On first thought, one might think that advertisers will set their bids higher for search results than content sites. This might be true in many cases, but there are just as many reasons to think that content ads would be more valuable to advertisers. In my mind, content ads might actually serve to pre-qualify a purchaser more than someone who just searched for a term. Why? Since so many websites get their traffic via search engines anyway, these searchers have already seen an ad on the search engine and have chosen to see content first (first click). If the searcher still is interested in the topic at hand and choose to click on a contextual AdSense ad, then they might actually be more inclined to take action on the advertisers site. Of course this is only my conjecture, but I like the sound of it, and I’m sticking with it.

If the tendency is for advertisers to pay less on content sites though, there may be a slimming of the publisher ranks running AdSense ads. It seems that every webmaster in the world is running AdSense ads right now, and many of the sites are crap. By crap I mean the content not very unique and is geared strictly towards running AdSense ads (a site for the sake of AdSense, not for the sake of the content).

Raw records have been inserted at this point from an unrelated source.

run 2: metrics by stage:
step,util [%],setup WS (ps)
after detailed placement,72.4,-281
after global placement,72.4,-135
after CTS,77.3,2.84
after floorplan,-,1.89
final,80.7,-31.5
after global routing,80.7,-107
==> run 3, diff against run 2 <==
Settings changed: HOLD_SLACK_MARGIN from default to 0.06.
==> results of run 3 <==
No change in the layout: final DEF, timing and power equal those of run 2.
<file path="src/rtl/kernel_pkg.sv">
// Shared widths, mode encodings and the bias/shift/ReLU/saturate helper for the kernel datapath.
package kernel_pkg;

  localparam int DEF_DATA_W = 16;
  localparam int DEF_FRAC   = 8;
  localparam int DEF_ACC_W  = 40;

  localparam logic [1:0] MODE_CONV0 = 2'b00;
  localparam logic [1:0] MODE_MAX   = 2'b01;
  localparam logic [1:0] MODE_CONV  = 2'b10;

  typedef struct packed {
    logic [DEF_DATA_W-1:0] value;
    logic                  clipped;
  } sat_t;

  // One extra bit of headroom so adding the aligned bias to a full-range acc cannot wrap.
  function automatic sat_t sat_round(input logic signed [DEF_ACC_W-1:0]  acc,
                                     input logic signed [DEF_DATA_W-1:0] bias,
                                     input logic                         relu);
    logic signed [DEF_ACC_W:0] bias_ext;
    logic signed [DEF_ACC_W:0] sum;
    logic signed [DEF_ACC_W:0] s;
    logic signed [DEF_ACC_W:0] hi;
    logic signed [DEF_ACC_W:0] lo;
    sat_t r;
    bias_ext = {{(DEF_ACC_W+1-DEF_DATA_W){bias[DEF_DATA_W-1]}}, bias};
    sum      = {acc[DEF_ACC_W-1], acc} + (bias_ext <<< DEF_FRAC);
    s        = sum >>> DEF_FRAC;
    hi       = {{(DEF_ACC_W+2-DEF_DATA_W){1'b0}}, {(DEF_DATA_W-1){1'b1}}};
    lo       = {{(DEF_ACC_W+2-DEF_DATA_W){1'b1}}, {(DEF_DATA_W-1){1'b0}}};
    if (relu && s[DEF_ACC_W]) s = '0;
    if (s > hi) begin
      r.value   = hi[DEF_DATA_W-1:0];
      r.clipped = 1'b1;
    end else if (s < lo) begin
      r.value   = lo[DEF_DATA_W-1:0];
      r.clipped = 1'b1;
    end else begin
      r.value   = s[DEF_DATA_W-1:0];
      r.clipped = 1'b0;
    end
    return r;
  endfunction

endpackage

</file>
<file path="src/rtl/kernel_datapath_ctrl_delay.sv">
// Fixed-depth register delay line that realigns the CU control word with memory read data.
module ctrl_delay #(
  parameter int W     = 8,
  parameter int DEPTH = 1
) (
  input  logic         clk,
  input  logic         rst,
  input  logic [W-1:0] d,
  output logic [W-1:0] q
);

  logic [DEPTH-1:0][W-1:0] stage;

  always_ff @(posedge clk or posedge rst) begin
    if (rst) begin
      stage <= '0;
    end else begin
      stage[0] <= d;
      for (int i = 1; i < DEPTH; i++) stage[i] <= stage[i-1];
    end
  end

  assign q = stage[DEPTH-1];

endmodule

</file>
<file path="src/rtl/kernel_datapath.sv">
// MAC / max-pool kernel with bias, ReLU and saturation, driving the result-memory write port.
module kernel_datapath
  import kernel_pkg::*;
#(
  parameter int DATA_W  = DEF_DATA_W,
  parameter int FRAC    = DEF_FRAC,
  parameter int ACC_W   = DEF_ACC_W,
  parameter int MEM_LAT = 1,
  parameter int ADDR_W  = 32
) (
  input  logic              clk,
  input  logic              rst,
  input  logic              en,
  input  logic              init,
  input  logic [1:0]        mode,
  input  logic              bias_en,
  input  logic              relu_en,
  input  logic              write_enable,
  input  logic [ADDR_W-1:0] result_idx,
  input  logic [DATA_W-1:0] data_in,
  input  logic [DATA_W-1:0] weight_in,
  output logic              mem_wen,
  output logic [ADDR_W-1:0] mem_addr,
  output logic [DATA_W-1:0] mem_wdata,
  output logic              sat_flag
);

  localparam int CW = ADDR_W + 7;
  localparam logic signed [DATA_W-1:0] MIN_VAL = {1'b1, {(DATA_W-1){1'b0}}};

  logic [CW-1:0]     ctrl_in;
  logic [CW-1:0]     ctrl_a;
  logic              en_a, init_a, bias_en_a, relu_a, we_a;
  logic [1:0]        mode_a;
  logic [ADDR_W-1:0] idx_a;

  assign ctrl_in = {en, init, mode, bias_en, relu_en, write_enable, result_idx};

  ctrl_delay #(.W(CW), .DEPTH(MEM_LAT)) u_ctrl_delay (
    .clk (clk),
    .rst (rst),
    .d   (ctrl_in),
    .q   (ctrl_a)
  );

  assign {en_a, init_a, mode_a, bias_en_a, relu_a, we_a, idx_a} = ctrl_a;

  logic signed [DATA_W-1:0]   d_s, w_s;
  logic signed [2*DATA_W-1:0] prod;
  logic signed [ACC_W-1:0]    prod_ext;
  logic signed [ACC_W-1:0]    acc_reg;
  logic signed [DATA_W-1:0]   max_reg;
  logic signed [DATA_W-1:0]   bias_reg;
  logic                       is_mac;

  assign d_s      = data_in;
  assign w_s      = weight_in;
  assign prod     = d_s * w_s;
  assign prod_ext = {{(ACC_W-2*DATA_W){prod[2*DATA_W-1]}}, prod};
  assign is_mac   = (mode_a == MODE_CONV0) || (mode_a == MODE_CONV);

  // A bias fetch cycle owns the memory port, so it pre-empts any MAC/max update.
  always_ff @(posedge clk or posedge rst) begin
    if (rst) begin
      acc_reg  <= '0;
      max_reg  <= MIN_VAL;
      bias_reg <= '0;
    end else if (bias_en_a) begin
      bias_reg <= w_s;
    end else if (init_a && !en_a) begin
      acc_reg <= '0;
      max_reg <= MIN_VAL;
    end else if (init_a) begin
      acc_reg <= prod_ext;
      max_reg <= d_s;
    end else if (en_a && is_mac) begin
      acc_reg <= acc_reg + prod_ext;
    end else if (en_a && (mode_a == MODE_MAX) && (d_s > max_reg)) begin
      max_reg <= d_s;
    end
  end

  sat_t                sr;
  logic [DATA_W-1:0]   wr_val;
  logic                wr_clip;

  assign sr = sat_round(acc_reg, bias_reg, relu_a);

  always_comb begin
    wr_val  = '0;
    wr_clip = 1'b0;
    if (is_mac) begin
      wr_val  = sr.value;
      wr_clip = sr.clipped;
    end else if (mode_a == MODE_MAX) begin
      wr_val = max_reg;
    end
  end

  // Reads pre-edge register values, so a write coinciding with the next window's init is unaffected.
  always_ff @(posedge clk or posedge rst) begin
    if (rst) begin
      mem_wen   <= 1'b0;
      mem_addr  <= '0;
      mem_wdata <= '0;
      sat_flag  <= 1'b0;
    end else begin
      mem_wen <= we_a;
      if (we_a) begin
        mem_addr  <= idx_a;
        mem_wdata <= wr_val;
        if (wr_clip) sat_flag <= 1'b1;
      end
    end
  end

endmodule
</file>
**config.mk**
```make
export PLATFORM = sky130hd
export DESIGN_NAME = gb_cpu_opcode_sequencer
export DESIGN_NICKNAME = d
export VERILOG_FILES = /design/src/rtl/gb_cpu_opcode_sequencer.sv
export SDC_FILE = /design/constraint.sdc
export NUM_CORES = 1
export LEC_CHECK = 0
export ABC_AREA = 1
export BUFFER_PORTS_ARGS = -buffer_cell sky130_fd_sc_hd__buf_4
export CAP_MARGIN = 10
export CORE_MARGIN = 5
export CORE_UTILIZATION = 38
export CTS_BUF_LIST = sky130_fd_sc_hd__clkbuf_16
export DETAILED_ROUTE_END_ITERATION = 8
export HOLD_SLACK_MARGIN = 0.03
export PLACE_DENSITY = 0.71
export SETUP_SLACK_MARGIN = 0.2
export SYNTH_ARGS = -nofsm -noshare
export SYNTH_HDL_FRONTEND = slang
export SYNTH_SLANG_ARGS = --single-unit
```
**constraint.sdc**
```tcl
create_clock -name clk -period 1.5 [get_ports clk]
set_input_delay 0.15 -clock clk [delete_from_list [all_inputs] [get_ports clk]]
set_output_delay 0.15 -clock clk [all_outputs]
set_load 0.03 [all_outputs]
```
**src/rtl/gb_cpu_opcode_sequencer.sv**
```systemverilog
// Opcode fetch/decode sequencer for a Game Boy style CPU: collects opcode, CB sub-opcode
// and immediates byte by byte, then tracks execute M-cycles with a watchdog.
module gb_cpu_opcode_sequencer #(
  parameter int MAX_MCYCLES = 6,
  parameter bit CB_ENABLE   = 1'b1
) (
  input  logic        clk,
  input  logic        reset,
  input  logic        byte_valid,
  input  logic [7:0]  byte_data,
  input  logic        exec_done,
  input  logic        wake,
  output logic [2:0]  state,
  output logic        fetch_req,
  output logic        pc_inc,
  output logic [7:0]  opcode_q,
  output logic        cb_q,
  output logic [15:0] imm_q,
  output logic        instr_valid,
  output logic [2:0]  mcycle_idx,
  output logic        timeout,
  output logic        locked
);

  typedef enum logic [2:0] {
    READ_OPCODE    = 3'd0,
    READ_CB_OPCODE = 3'd1,
    READ_R8        = 3'd2,
    READ_R16_BYTE0 = 3'd3,
    READ_R16_BYTE1 = 3'd4,
    EXECUTE        = 3'd5,
    HALTED         = 3'd6,
    LOCKED         = 3'd7
  } state_t;

  localparam logic [2:0] LAST_IDX = 3'(MAX_MCYCLES - 1);

  state_t      cur, nxt;
  logic [7:0]  opcode_n;
  logic        cb_n;
  logic [15:0] imm_n;
  logic        valid_n;
  logic [2:0]  idx_n;

  function automatic logic is_imm8(input logic [7:0] op);
    return (op[7:6] == 2'b00 && op[2:0] == 3'b110) ||
           (op[7:5] == 3'b001 && op[2:0] == 3'b000) ||
           (op[7:6] == 2'b11 && op[2:0] == 3'b110) ||
           op == 8'h18 || op == 8'h10 || op == 8'hE0 ||
           op == 8'hF0 || op == 8'hE8 || op == 8'hF8;
  endfunction

  function automatic logic is_imm16(input logic [7:0] op);
    return (op[7:6] == 2'b00 && op[3:0] == 4'b0001) ||
           op == 8'h08 || op == 8'hC2 || op == 8'hCA || op == 8'hD2 ||
           op == 8'hDA || op == 8'hC3 || op == 8'hC4 || op == 8'hCC ||
           op == 8'hD4 || op == 8'hDC || op == 8'hCD || op == 8'hEA ||
           op == 8'hFA;
  endfunction

  function automatic logic is_lock(input logic [7:0] op);
    return op == 8'hD3 || op == 8'hDB || op == 8'hDD || op == 8'hE3 ||
           op == 8'hE4 || op == 8'hEB || op == 8'hEC || op == 8'hED ||
           op == 8'hF4 || op == 8'hFC || op == 8'hFD;
  endfunction

  always_ff @(posedge clk) begin
    if (reset) begin
      cur         <= READ_OPCODE;
      opcode_q    <= 8'h00;
      cb_q        <= 1'b0;
      imm_q       <= 16'h0000;
      instr_valid <= 1'b0;
      mcycle_idx  <= 3'd0;
    end else begin
      cur         <= nxt;
      opcode_q    <= opcode_n;
      cb_q        <= cb_n;
      imm_q       <= imm_n;
      instr_valid <= valid_n;
      mcycle_idx  <= idx_n;
    end
  end

  // Fetch states only move on a valid byte; idx_n defaults to 0 so EXECUTE is entered at 0.
  always_comb begin
    nxt      = cur;
    opcode_n = opcode_q;
    cb_n     = cb_q;
    imm_n    = imm_q;
    valid_n  = 1'b0;
    idx_n    = 3'd0;
    case (cur)
      READ_OPCODE: if (byte_valid) begin
        opcode_n = byte_data;
        cb_n     = 1'b0;
        imm_n    = 16'h0000;
        if (byte_data == 8'hCB)    nxt = CB_ENABLE ? READ_CB_OPCODE : LOCKED;
        else if (is_lock(byte_data))  nxt = LOCKED;
        else if (is_imm16(byte_data)) nxt = READ_R16_BYTE0;
        else if (is_imm8(byte_data))  nxt = READ_R8;
        else begin
          nxt     = (byte_data == 8'h76) ? HALTED : EXECUTE;
          valid_n = 1'b1;
        end
      end
      READ_CB_OPCODE: if (byte_valid) begin
        opcode_n = byte_data;
        cb_n     = 1'b1;
        valid_n  = 1'b1;
        nxt      = EXECUTE;
      end
      READ_R8: if (byte_valid) begin
        imm_n   = {8'h00, byte_data};
        valid_n = 1'b1;
        nxt     = EXECUTE;
      end
      READ_R16_BYTE0: if (byte_valid) begin
        imm_n = {imm_q[15:8], byte_data};
        nxt   = READ_R16_BYTE1;
      end
      READ_R16_BYTE1: if (byte_valid) begin
        imm_n   = {byte_data, imm_q[7:0]};
        valid_n = 1'b1;
        nxt     = EXECUTE;
      end
      EXECUTE: begin
        if (exec_done || mcycle_idx == LAST_IDX) nxt = READ_OPCODE;
        else idx_n = mcycle_idx + 3'd1;
      end
      HALTED:  if (wake) nxt = READ_OPCODE;
      LOCKED:  nxt = LOCKED;
      default: nxt = READ_OPCODE;
    endcase
  end

  assign state     = cur;
  assign fetch_req = (cur == READ_OPCODE) || (cur == READ_CB_OPCODE) || (cur == READ_R8) ||
                     (cur == READ_R16_BYTE0) || (cur == READ_R16_BYTE1);
  assign pc_inc    = fetch_req && byte_valid;
  assign timeout   = (cur == EXECUTE) && !exec_done && (mcycle_idx == LAST_IDX);
  assign locked    = (cur == LOCKED);

endmodule

```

Heck, I even have a site like that (although I have all but pulled the site from existence). If the money to be made decreases substantially, then these sites will be less of a draw. If they are less of a draw, many may fade away. If many fade away, it’s possible that publishers putting together really good sites that draw good traffic will actually increase traffic and the corresponding revenues even in the case of content ads drawing less money per click.

I guess time will really tell. Get all of the details on content bids in the Google help section.

22nd November 2005

Which Ad Network Is Big?

In case you did not realize it, Google as an advertising network is HUGE. Of course web publishers who want to make money know about AdSense. And advertisers surely know about AdWords (the advertising source for AdSense).

Did anyone realize though that nearly a third of each advertising dollar spent on the web in the United States is given to Google. I didn’t, but I am down with it, as AdSense is my prime revenue source. There was roughly $3.1 billion spent on advertising in the 3rd quarter of 2005 in the United States, and Google took in roughly $950 million in the United States (based on their financial reports).

Check out this Forbes article for more details. Another interesting fact pointed out in the article is how large a percentage Time Warner (AOL) makes from Google. Roughly 10% of AdSense revenues goes to them based on my interpretation of the article.